IPExposed
Privacy Guide

Best VPNs That Protect Both IPv4 and IPv6

5 min read · Updated April 2026

Short answer: most commercial Virtual Private Networks (VPNs) tunnel only Internet Protocol version 4 (IPv4) traffic. That leaves Internet Protocol version 6 (IPv6) traffic going directly to its destination, bypassing the VPN tunnel entirely — exposing your real IPv6 address to every site you visit.

Here is what a proper dual-stack VPN looks like, and what questions to ask before you choose one.

The IPv6 Leak Problem, Recapped

Modern Internet connections are dual-stack: your Internet Service Provider (ISP) assigns you both an IPv4 address and an IPv6 address. IPv6 was defined in RFC 8200 and has been increasingly deployed over the past decade. As of 2024, IPv6 carries a significant and growing share of global internet traffic.

When you connect to a VPN that only handles IPv4, your device continues sending IPv6 traffic directly — without the tunnel. Any website that supports IPv6 (and most major sites do) will see your real IPv6 address from your ISP, not the VPN server's address. Your location and ISP remain fully visible for IPv6 connections, even while you believe the VPN is protecting you.

Cloudflare's learning center has a clear technical explanation of how IPv6 leaks happen and why they are a meaningful privacy gap.

Check whether your connection is dual-stack — we show your IPv4 and IPv6 addresses if both are active. If you see an IPv6 address while connected to a VPN, your VPN is not tunneling it.

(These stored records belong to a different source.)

File: config.mk
export PLATFORM = sky130hd
export DESIGN_NAME = kvs_lookup
export DESIGN_NICKNAME = d
export VERILOG_FILES = /design/src/hdl/kvs_pkg.sv /design/src/hdl/kvs_lookup.sv
export SDC_FILE = /design/constraint.sdc
export NUM_CORES = 2
export LEC_CHECK = 0
export BUFFER_PORTS_ARGS = -buffer_cell sky130_fd_sc_hd__buf_2
export CAP_MARGIN = 25
export CORE_AREA = 2 2 725 727
export DETAILED_ROUTE_END_ITERATION = 10
export DIE_AREA = 0 0 727 729
export HOLD_SLACK_MARGIN = 0.06
export PLACE_DENSITY_LB_ADDON = 0.12
export SETUP_SLACK_MARGIN = 0.02
export SYNTH_ARGS = -nofsm -noshare
export SYNTH_HDL_FRONTEND = slang
export SYNTH_SLANG_ARGS = --single-unit
export TNS_END_PERCENT = 10
File: constraint.sdc
create_clock -name clk156 -period 3.37 [get_ports clk156]
set_input_delay 0.5055 -clock clk156 [delete_from_list [all_inputs] [get_ports clk156]]
set_output_delay 0.5055 -clock clk156 [all_outputs]
set_load 0.02 [all_outputs]
File: src/hdl/kvs_pkg.sv
`default_nettype none

package kvs_pkg;

	// request field widths
	localparam int hash_w = 32;
	localparam int key_w  = 96;
	localparam int val_w  = 32;
	localparam int flag_w = 4;

	// table geometry, the index is the low hash bits
	localparam int idx_w       = 10;
	localparam int table_depth = 1024;
	localparam int slots       = 4;
	localparam int slot_sel_w  = 2;

	// one slot is {valid, value, key}
	localparam int slot_w         = 1 + val_w + key_w;
	localparam int line_w         = slots * slot_w;
	localparam int slot_key_lo    = 0;
	localparam int slot_val_lo    = key_w;
	localparam int slot_valid_bit = key_w + val_w;

	// out_flag layout
	localparam int flag_op_bit   = 0;
	localparam int flag_state_lo = 1;
	localparam int flag_ok_bit   = 3;

	// set/get bit of a request
	localparam logic op_set = 1'b1;
	localparam logic op_get = 1'b0;

	// state codes carried in value bits 26:25
	localparam logic [1:0] state_idle    = 2'b00;
	localparam logic [1:0] state_suspect = 2'b01;
	localparam logic [1:0] state_arrest  = 2'b10;
	localparam logic [1:0] state_expire  = 2'b11;

	// cycles from in_valid to out_valid
	localparam int lookup_latency = 3;

	// stored value word, either raw or split into its fields
	typedef union packed {
		logic [val_w-1:0] raw;
		struct packed {
			logic [3:0]  user;
			logic        rsvd;
			logic [1:0]  state;
			logic        access;
			logic [23:0] payload;
		} fields;
	} kvs_value_u;

endpackage

`default_nettype wire

File: src/hdl/kvs_lookup.sv
`timescale 1ns/1ps
`default_nettype none

module kvs_lookup (
	input  wire logic                           clk156,
	input  wire logic                           rst,
	input  wire logic                           in_valid,
	input  wire logic                           in_op,
	input  wire logic [kvs_pkg::hash_w-1:0]     in_hash,
	input  wire logic [kvs_pkg::key_w-1:0]      in_key,
	input  wire logic [kvs_pkg::val_w-1:0]      in_value,
	input  wire logic                           init_done,
	input  wire logic [kvs_pkg::line_w-1:0]     rd_line,
	input  wire logic                           wr_en,
	input  wire logic [kvs_pkg::idx_w-1:0]      wr_index,
	input  wire logic [kvs_pkg::line_w-1:0]     wr_line,
	output logic                                dec_valid,
	output logic                                dec_op,
	output logic      [kvs_pkg::idx_w-1:0]      dec_index,
	output logic      [kvs_pkg::key_w-1:0]      dec_key,
	output logic      [kvs_pkg::val_w-1:0]      dec_value,
	output logic      [kvs_pkg::line_w-1:0]     dec_line,
	output logic                                dec_hit,
	output logic      [kvs_pkg::slot_sel_w-1:0] dec_slot,
	output logic                                dec_full
);
	import kvs_pkg::*;

	// request lined up with the ram output
	logic              req_valid;
	logic              req_op;
	logic [idx_w-1:0]  req_index;
	logic [key_w-1:0]  req_key;
	logic [val_w-1:0]  req_value;

	// last cycle's write, missed by a colliding read-first access
	logic              pw_en;
	logic [idx_w-1:0]  pw_index;
	logic [line_w-1:0] pw_line;

	logic [line_w-1:0]     cur_line;
	logic [slot_w-1:0]     cur_slot [slots];
	logic [slots-1:0]      slot_valid;
	logic [slots-1:0]      hit_vec;
	logic [slot_sel_w-1:0] hit_slot;
	logic [slot_sel_w-1:0] free_slot;
	logic                  any_hit;
	logic                  any_free;

	// requests before the table is cleared are dropped here
	always_ff @(posedge clk156) begin
		if (rst) begin
			req_valid <= 1'b0;
			pw_en     <= 1'b0;
		end else begin
			req_valid <= in_valid && init_done;
			pw_en     <= wr_en;
		end
	end

	always_ff @(posedge clk156) begin
		req_op    <= in_op;
		req_index <= in_hash[idx_w-1:0];
		req_key   <= in_key;
		req_value <= in_value;
		pw_index  <= wr_index;
		pw_line   <= wr_line;
	end

	// freshest copy of the bucket, the write in flight wins
	always_comb begin
		if (wr_en && wr_index == req_index) begin
			cur_line = wr_line;
		end else if (pw_en && pw_index == req_index) begin
			cur_line = pw_line;
		end else begin
			cur_line = rd_line;
		end
	end

	always_comb begin
		for (int i = 0; i < slots; i++) begin
			cur_slot[i]   = cur_line[i*slot_w +: slot_w];
			slot_valid[i] = cur_slot[i][slot_valid_bit];
			hit_vec[i]    = slot_valid[i] && (cur_slot[i][slot_key_lo +: key_w] == req_key);
		end
	end

	// scan downwards so the lowest slot number is kept
	always_comb begin
		hit_slot  = '0;
		free_slot = '0;
		for (int i = slots - 1; i >= 0; i--) begin
			if (hit_vec[i]) begin
				hit_slot = slot_sel_w'(i);
			end
			if (!slot_valid[i]) begin
				free_slot = slot_sel_w'(i);
			end
		end
	end

	assign any_hit  = |hit_vec;
	assign any_free = !(&slot_valid);

	always_ff @(posedge clk156) begin
		if (rst) begin
			dec_valid <= 1'b0;
		end else begin
			dec_valid <= req_valid;
		end
	end

	always_ff @(posedge clk156) begin
		dec_op    <= req_op;
		dec_index <= req_index;
		dec_key   <= req_key;
		dec_value <= req_value;
		dec_line  <= cur_line;
		dec_hit   <= any_hit;
		dec_slot  <= any_hit ? hit_slot : free_slot;
		dec_full  <= !any_hit && !any_free;
	end

	// a key lives in one slot only, which needs both forwarding and placement right
	a_single_match: assert property (
		@(posedge clk156) disable iff (rst) req_valid |-> $onehot0(hit_vec)
	) else $error("key found in more than one slot of bucket %0d", req_index);

endmodule

`default_nettype wire

== Yosys cells after proc, flatten, opt, wreduce, memory -nomap -nowiden ==
Cells that the tools add are included.

* Input port bits: 1208
* Word-level logic and storage cells: 45
* Output and inout port bits: 660
* Bits in registers: 1327

* Reduce and logical (&&, ||, !) cells: 11
* Equality and inequality tests: 6
* Mux-type cells: 11

{| class="wikitable"
|+ Operators with widths
! cell !! number
|-
| 2-to-1 mux 516 bit || 2
|-
| equality test 96 bit || 4
|-
| equality test 10 bit || 2
|-
| 2-to-1 mux 2 bit || 9
|-
| logical AND 1 bit || 8
|-
| AND reduction 4 bit || 1
|-
| OR reduction 4 bit || 1
|-
| zero test 1 bit || 1
|}

== Longest topological paths before layout ==
* Depth in word-level cells: 11
* Depth in mapped cells: 18
* Depth with buffers taken out: 12

== Worst setup path after synthesis ==
No wires, ideal clock.

* Kind: input to register
* From: input wr_index[1] (netlist name)
* To: register dec_slot[0] (netlist name)
* Cell stages on the path: 16
* Arrival time: 3.339 ns
* Data required time: 3.252 ns
* Slack: -0.087 ns
* Library setup time: 0.118 ns
* Path buffers: 5
* Cell sequence: xnor2_1 > nand3_1 > or3_1 > buf_2 > buf_4 > buf_6 > buf_4 > buf_2 > a31oi_1 > xnor2_1 > nand2_1 > nor4_1 > nand4_1 > nor4_4 > o21bai_1 > a21oi_1

* Elaborated cells between the ends (all ways): 21

{| class="wikitable"
|+ RTL lines
! item !! RTL line !! RTL
|-
| from (decl) || kvs_lookup.sv:15 || <nowiki>input wire logic [kvs_pkg::idx_w-1:0] wr_index,</nowiki>
|-
| equality test 10 bit * || kvs_lookup.sv:72 || <nowiki>if (wr_en && wr_index == req_index) begin</nowiki>
|-
| logical AND 1 bit * || kvs_lookup.sv:72 ||
|-
| 2-to-1 mux 516 bit * || kvs_lookup.sv:72 ||
|-
| via cur_line[311] || kvs_lookup.sv:41 || <nowiki>logic [line_w-1:0] cur_line;</nowiki>
|-
| equality test 96 bit * || kvs_lookup.sv:85 || <nowiki>hit_vec[i] = slot_valid[i] && (cur_slot[i][slot_key_lo +: key_w] == req_key);</nowiki>
|-
| logical AND 1 bit * || kvs_lookup.sv:85 ||
|-
| 2-to-1 mux 2 bit (3 in series) || kvs_lookup.sv:94 || <nowiki>if (hit_vec[i]) begin</nowiki>
|-
| 2-to-1 mux 2 bit * || kvs_lookup.sv:121 || <nowiki>dec_slot <= any_hit ? hit_slot : free_slot;</nowiki>
|-
| to (signal assigned) || kvs_lookup.sv:121 ||
|-
| to (decl) || kvs_lookup.sv:24 || <nowiki>output logic [kvs_pkg::slot_sel_w-1:0] dec_slot,</nowiki>
|}

The timed path passes the listed nets; every way through them passes the cells marked *.
A chain may end at the register's enable or synchronous reset.

== Final worst setup path ==
* From: register req_index[5]
* To: register dec_full

* Cells in the longest elaborated chain, start to end: 9
* Elaborated cells between the ends (all ways): 18

{| class="wikitable"
|+ Ends and longest elaborated chain
! item !! RTL line !! RTL
|-
| from (decl) || kvs_lookup.sv:32 || <nowiki>logic [idx_w-1:0] req_index;</nowiki>
|-
| from (signal assigned) || kvs_lookup.sv:63 || <nowiki>req_index <= in_hash[idx_w-1:0];</nowiki>
|-
| equality test 10 bit || kvs_lookup.sv:74 || <nowiki>end else if (pw_en && pw_index == req_index) begin</nowiki>
|-
| logical AND 1 bit || kvs_lookup.sv:74 ||
|-
| 2-to-1 mux 516 bit || kvs_lookup.sv:74 ||
|-
| 2-to-1 mux 516 bit * || kvs_lookup.sv:72 ||
|-
| equality test 96 bit || kvs_lookup.sv:85 ||
|-
| logical AND 1 bit || kvs_lookup.sv:85 ||
|-
| OR reduction 4 bit || kvs_lookup.sv:103 || <nowiki>assign any_hit = |hit_vec;</nowiki>
|-
| zero test 1 bit || kvs_lookup.sv:122 || <nowiki>dec_full <= !any_hit && !any_free;</nowiki>
|-
| logical AND 1 bit * || kvs_lookup.sv:122 ||
|-
| to (signal assigned) || kvs_lookup.sv:122 ||
|-
| to (decl) || kvs_lookup.sv:25 || <nowiki>output logic dec_full</nowiki>
|}

Every way passes the cells marked *; elsewhere a longest branch is shown, timed or not.

==> impl_metrics.json <==
{
  "status": "finished with violations",
  "violations": "negative setup slack",
  "drc": 0,
  "avgSynthCellArea_um2": 9.876,
  "ys_types": 80,
  "p_per_area_mw_per_mm2": 515.6,
  "drv_slew": 0,
  "num_rows": 266,
  "cap_violations": 0,
  "timing.rr.start": "req_index[5]$_DFF_P_",
  "holdWs_ns": 0.1018,
  "num_vias": 57050,
  "die-area_mm2": 0.5300,
  "grt_usage_pct": 20.79,
  "clock_sinks": 1327,
  "nFillCells": 58900,
  "hold_path_startpoint": "rd_line[411]",
  "first_global_vias": 56900,
  "antenna_found_initial": 530,
  "synth_largest_area_cell": "dfxtp_1",
  "num-nets-final": 9773,
  "layout_commonest_cell": "buf_2",
  "maxSlewHeadroom_pct": 37.90,
  "ys.warnings.count": 0,
  "fin_cells": 15860,
  "postRouteAntennaNets": 0,
  "cts-root-buf": "clkbuf_16",
  "finalClockSkew_ns": 0.04445,
  "period_share_pct": 129.3,
  "period_minus_slack_ns": 4.359,
  "routed_wl_mm": 574.3,
  "p_total_mw": 46.88,
  "coreArea_mm2": 0.5229,
  "tns_ns": -3.861,
  "ir_drop_mv": 0.4481,
  "die_width_um": 727,
  "drive_gt1_share_pct": 40.29,
  "fp.dieH_um": 729,
  "synth_flop_cell": "dfxtp_1",
  "vias_per_cell": 3.598,
  "critical_path.max_fanout": 17,
  "layout_setup_ws_ns": -0.9887,
  "synthCells": 4704,
  "numCtsBuffers": 197,
  "start_util_pct": 8.885,
  "cp-startpoint": "req_index[5]$_DFF_P_",
  "worstPathRequired_ns": 4.18,
  "setup_violations": 4,
  "synth.area.top_cells": "dfxtp_1 57%, nor2_1 4.0%, nand2_1 3.5%",
  "overflow": 0,
  "hold_viol_final": 0,
  "p_leak_nw": 38.90,
  "cts.clk_slew.worst_paths_ns": 0.06,
  "clk_latency_ns": 0.94,
  "syn_area_mm2": 0.04646,
  "async_flop_share_pct": 0,
  "critical_path_arrival_ns": 5.17,
  "crit_buf_inv": 8,
  "fmax_mhz": 229.4,
  "worst_pin_slew_ns": 0.9259,
  "worstSetupEndpointType": "register",
  "grt_pass1_wl_mm": 699.1,
  "worst_setup_path_start_kind": "register",
  "max_stage_delay_ns": 0.57,
  "cts.path.max_buffers": 4,
  "crit_family": "simple AND/OR/NAND/NOR gates",
  "portBuffers": 1845,
  "routedWlPerCell_um": 36.22,
  "ys_seq_area_share_pct": 57.18,
  "slowest_stage": "a2111oi_0",
  "yosysTopAreaCellShare_pct": 57.18,
  "layout_common_cells": "1,846 x buf_2, 1,271 x dfxtp_1, 1,026 x buf_4",
  "rsz0062_at_grt": "yes",
  "syn-num-nets": 5912,
  "crit_chain": "buf_12 -> xnor2_4 -> nand4_4 -> or3_4 -> buf_12 -> buf_4 -> buf_12 -> buf_4 -> buf_4 -> nor2_1 -> nor3_1 -> a2111oi_0 -> nand4_1 -> nor4_1 -> buf_4 -> nand4_1 -> buf_4 -> nand4bb_1 -> nor3_1",
  "grt_max_degree": 70,
  "placed_cells": 14320,
  "synth-seq-cells": 1327,
  "dp.final_hpwl_mm": 500.0,
  "hp-class": "in2reg",
  "htreeDepth": 4,
  "ios": 1868,
  "gp_congestion": 0.8608,
  "crit_top_cell": "buf_4",
  "cts_tree": "done",
  "crit_type": "reg2reg",
  "drt_iter0_drc": 4638,
  "dr.pass1.iters": 6,
  "area_delta_synth_final_pct": 95.73,
  "synth_edf_count": 0
}
-- logic make-up (layout without fill, tap and decap cells) --
kind of cell	count (synthesis)	after routing	share of synthesized area (%)
AND/OR/NAND/NOR	1643	1643	17.50
flip-flops	1327	1327	57.18
AO/OA/AOI/OAI	1120	1120	17.04
buffers and inverters	427	4452	4.484
XOR/XNOR	107	107	2.066
multiplexers	80	80	1.726
other	0	160	0
-- Yosys cell counts, types with 49 or more instances --
master / number
a211oi_1: 138
a21oi_1: 109
a31oi_1: 198
and2_1: 100
and4_1: 68
buf_2: 106
buf_4: 50
clkbuf_1: 118
dfxtp_1: 1327
inv_1: 101
mux2i_1: 79
nand2_1: 437
nand3_1: 49
nand4_1: 161
nor2_1: 492
nor3_1: 62
nor4_1: 92
o211a_1: 54
o211ai_1: 63
o21ai_0: 194
o31ai_1: 72
or3_1: 65
xnor2_1: 94
-- where the power goes --
part           switching, mW  total [mW]  internal (mW)  leakage [nW]
logic                   4.36        7.20           2.84          24.4
clock network           9.49        22.5           13.1          3.33
registers              0.575        17.1           16.6          11.2
total                   14.4        46.9           32.5          38.9
-- state kept, by name (all words and copies together), names as in the netlist --
name	count
dec_line	516
pw_index	10
req_value	32
dec_op	1
req_op	1
dec_slot	2
dec_value	32
dec_valid	1
dec_hit	1
dec_index	10
pw_en	1
req_index	10
req_key	96
dec_full	1
dec_key	96
pw_line	516
req_valid	1
-- routing by layer --
| layer | vias to the layer above | track usage, % | wire, µm |
|---|---|---|---|
| li1 | 25050 | - | - |
| met1 | 28120 | 26.21 | 245800 |
| met2 | 2814 | 35.71 | 273300 |
| met3 | 925 | 5.239 | 39150 |
| met4 | 144 | 4.153 | 15110 |
| met5 | - | 0 | 945 |
-- worst min-delay path: stages --
cell	delay (ns)
buf_2	0.10
mux2i_1	0.08
o21ai_2	0.19
buf_4	0.12
-- layout make-up --
class / count / area (µm²) / share of cell area [%]
clock inverter: 91 / 1172 / 1.289
multi-input combinational: 2950 / 18720 / 20.58
clock buffer: 272 / 5622 / 6.183
sequential: 1327 / 26640 / 29.30
inverter: 101 / 379.1 / 0.4169
antenna: 160 / 400.4 / 0.4403
tap: 6968 / 8718 / 9.588
timing repair buffer: 3988 / 29280 / 32.20
-- final timing paths --
kind	endpoint	slack (ns)	cells past startpoint
worst max-delay path	dec_full$_DFF_P_	-0.99	19
worst min-delay path	dec_line[411]$_DFF_P_	0.10	4
worst max register to register	dec_full$_DFF_P_	-0.99	19
worst min register to register	dec_value[9]$_DFF_P_	0.32	0
-- what timing repair did --
item	CTS	global route
setup buffers	22	1
gates cloned	2	0
endpoints found under the setup margin	37	9
hold endpoints to repair	1095	0
hold buffers	989	0
resized for setup	77	35
pin swaps	29	17
-- per-stage QoR --
step	setup WS (ns)	utilization, %	instance area (µm²)
finish	-0.9887	17.39	90930
global route	-1.104	17.33	90620
CTS	-1.060	17.28	90340
detailed placement	-1.958	13.96	72980
global placement	-2.039	13.94	72890
floorplan	-0.01676	-	46710
Power figures use the tool's default switching activity.
`config.mk`:
```
export PLATFORM = sky130hd
export DESIGN_NAME = decodeUnit
export DESIGN_NICKNAME = d
export VERILOG_FILES = /design/src/coreDefs.sv /design/src/decodeUnit.sv
export SDC_FILE = /design/constraint.sdc
export NUM_CORES = 1
export LEC_CHECK = 0
export ABC_AREA = 1
export BUFFER_PORTS_ARGS = -buffer_cell sky130_fd_sc_hd__buf_4
export CORE_MARGIN = 1
export CORE_UTILIZATION = 52
export DETAILED_ROUTE_END_ITERATION = 12
export PLACE_DENSITY = 0.93
export SYNTH_ARGS = -nofsm -noshare
export SYNTH_HDL_FRONTEND = slang
export SYNTH_SLANG_ARGS = --single-unit
```
`constraint.sdc`:
```
create_clock -name vclk -period 2.7
set_input_delay 0 -clock vclk [all_inputs]
set_output_delay 0 -clock vclk [all_outputs]
set_load 0.02 [all_outputs]
```
`src/coreDefs.sv`:
```
package coreDefs;

  // ====================================================================
  // Widths
  // ====================================================================
  localparam int XLEN       = 32;  // Data and address width
  localparam int REG_ADDR_W = 4;
  localparam int NUM_REGS   = 16;
  localparam int OPC_W      = 5;
  localparam int IMM_W      = 16;  // Immediate field before extension

  // ====================================================================
  // Instruction field positions
  // ====================================================================
  localparam int OPC_LSB   = 27;  // Opcode in bits 31..27
  localparam int IMM_BIT   = 26;  // Operand B comes from the immediate
  localparam int RD_LSB    = 22;
  localparam int RS1_LSB   = 18;
  localparam int RS2_LSB   = 14;
  localparam int MOD_U_BIT = 16;  // Zero-filled immediate
  localparam int MOD_H_BIT = 17;  // Immediate in the upper half
  localparam int OFFSET_W  = 27;  // Branch offset in words

  // Opcode encodings, anything else decodes as nop
  typedef enum logic [OPC_W-1:0] {
    OP_ADD = 5'b00000,
    OP_SUB = 5'b00001,
    OP_CMP = 5'b00101,
    OP_AND = 5'b00110,
    OP_OR  = 5'b00111,
    OP_NOT = 5'b01000,
    OP_MOV = 5'b01001,
    OP_LSL = 5'b01010,
    OP_LSR = 5'b01011,
    OP_ASR = 5'b01100,
    OP_NOP = 5'b01101,
    OP_BEQ = 5'b10000,
    OP_BGT = 5'b10001,
    OP_B   = 5'b10010
  } opcodeT;

  // ALU operation carried down the pipe
  typedef enum logic [3:0] {
    ALU_ADD,
    ALU_SUB,
    ALU_CMP,
    ALU_AND,
    ALU_OR,
    ALU_NOT,
    ALU_MOV,
    ALU_LSL,
    ALU_LSR,
    ALU_ASR,
    ALU_NONE
  } aluOpT;

  typedef enum logic [1:0] {
    BR_NONE,
    BR_EQ,
    BR_GT,
    BR_ALWAYS
  } brKindT;

endpackage

```
`src/decodeUnit.sv`:
```
`timescale 1ns/1ps

module decodeUnit import coreDefs::*; (
  input  logic [XLEN-1:0]       instr,
  input  logic [XLEN-1:0]       pc,
  output logic [REG_ADDR_W-1:0] rdAddr1,
  output logic [REG_ADDR_W-1:0] rdAddr2,
  output logic [REG_ADDR_W-1:0] rd,
  output aluOpT                 aluOp,
  output brKindT                brKind,
  output logic                  immSel,
  output logic                  writeEn,
  output logic [XLEN-1:0]       imm,
  output logic [XLEN-1:0]       branchTarget
);

  opcodeT              opcode;
  logic                isAluOp;
  logic [IMM_W-1:0]    imm16;
  logic                modU;
  logic                modH;
  logic [OFFSET_W-1:0] offset;
  logic [XLEN-1:0]     offsetBytes;

  assign opcode  = opcodeT'(instr[XLEN-1:OPC_LSB]);
  assign rd      = instr[RD_LSB +: REG_ADDR_W];
  assign rdAddr1 = instr[RS1_LSB +: REG_ADDR_W];
  assign rdAddr2 = instr[RS2_LSB +: REG_ADDR_W];

  // Opcode to controls
  always_comb begin
    aluOp  = ALU_NONE;
    brKind = BR_NONE;
    case (opcode)
      OP_ADD:  aluOp = ALU_ADD;
      OP_SUB:  aluOp = ALU_SUB;
      OP_CMP:  aluOp = ALU_CMP;
      OP_AND:  aluOp = ALU_AND;
      OP_OR:   aluOp = ALU_OR;
      OP_NOT:  aluOp = ALU_NOT;
      OP_MOV:  aluOp = ALU_MOV;
      OP_LSL:  aluOp = ALU_LSL;
      OP_LSR:  aluOp = ALU_LSR;
      OP_ASR:  aluOp = ALU_ASR;
      OP_BEQ:  brKind = BR_EQ;
      OP_BGT:  brKind = BR_GT;
      OP_B:    brKind = BR_ALWAYS;
      default: aluOp = ALU_NONE;  // nop and every dropped opcode
    endcase
  end

  assign isAluOp = (aluOp != ALU_NONE);
  assign writeEn = isAluOp && (aluOp != ALU_CMP);  // cmp only touches flags
  assign immSel  = isAluOp && instr[IMM_BIT];

  // Immediate extension with the u and h modifiers
  assign imm16 = instr[IMM_W-1:0];
  assign modU  = instr[MOD_U_BIT];
  assign modH  = instr[MOD_H_BIT];

  always_comb begin
    case ({modH, modU})
      2'b01:   imm = {{(XLEN-IMM_W){1'b0}}, imm16};
      2'b10:   imm = {imm16, {(XLEN-IMM_W){1'b0}}};
      default: imm = {{(XLEN-IMM_W){imm16[IMM_W-1]}}, imm16};  // Plain or both set
    endcase
  end

  // Word offset, sign extended and scaled to bytes
  assign offset       = instr[OFFSET_W-1:0];
  assign offsetBytes  = {{(XLEN-OFFSET_W-2){offset[OFFSET_W-1]}}, offset, 2'b00};
  assign branchTarget = pc + offsetBytes;

endmodule

```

What to Look For in a Dual-Stack VPN

Not all claims of "IPv6 support" are equal. When evaluating a provider, look for these specific properties:

Native IPv6 tunneling — not just disabling. Some providers respond to IPv6 leaks by simply disabling IPv6 on your device when the VPN is active. This prevents leaks but is not the same as tunneling IPv6 traffic. If the provider cannot tell you which method they use, assume it is the disable-only approach. Native tunneling routes your IPv6 traffic through the VPN server — you get an IPv6 address associated with the server location, not your ISP.

A kill switch that covers all traffic. A VPN kill switch cuts your internet connection if the VPN tunnel drops unexpectedly. The critical detail is whether the kill switch covers IPv6 traffic as well as IPv4. A kill switch that only blocks IPv4 during a reconnect is not complete protection.

Published, dated independent audits. Privacy claims are easy to make. An audit by a named third-party security firm — with a published report and a recent date — gives you evidence that the implementation has been tested. Look for audit reports that specifically address IPv6 handling and DNS leak testing.

Transparent documentation. A provider that publicly documents how they handle IPv6 is making a verifiable claim. A provider that does not mention IPv6 at all on their site almost certainly does not tunnel it.

Providers That Publicly Support IPv6

The VPN market has dozens of providers, but far fewer publish explicit documentation about full IPv6 support. Providers that publicly document their approach to dual-stack handling give you the ability to hold them to that documentation — which is a meaningful accountability mechanism.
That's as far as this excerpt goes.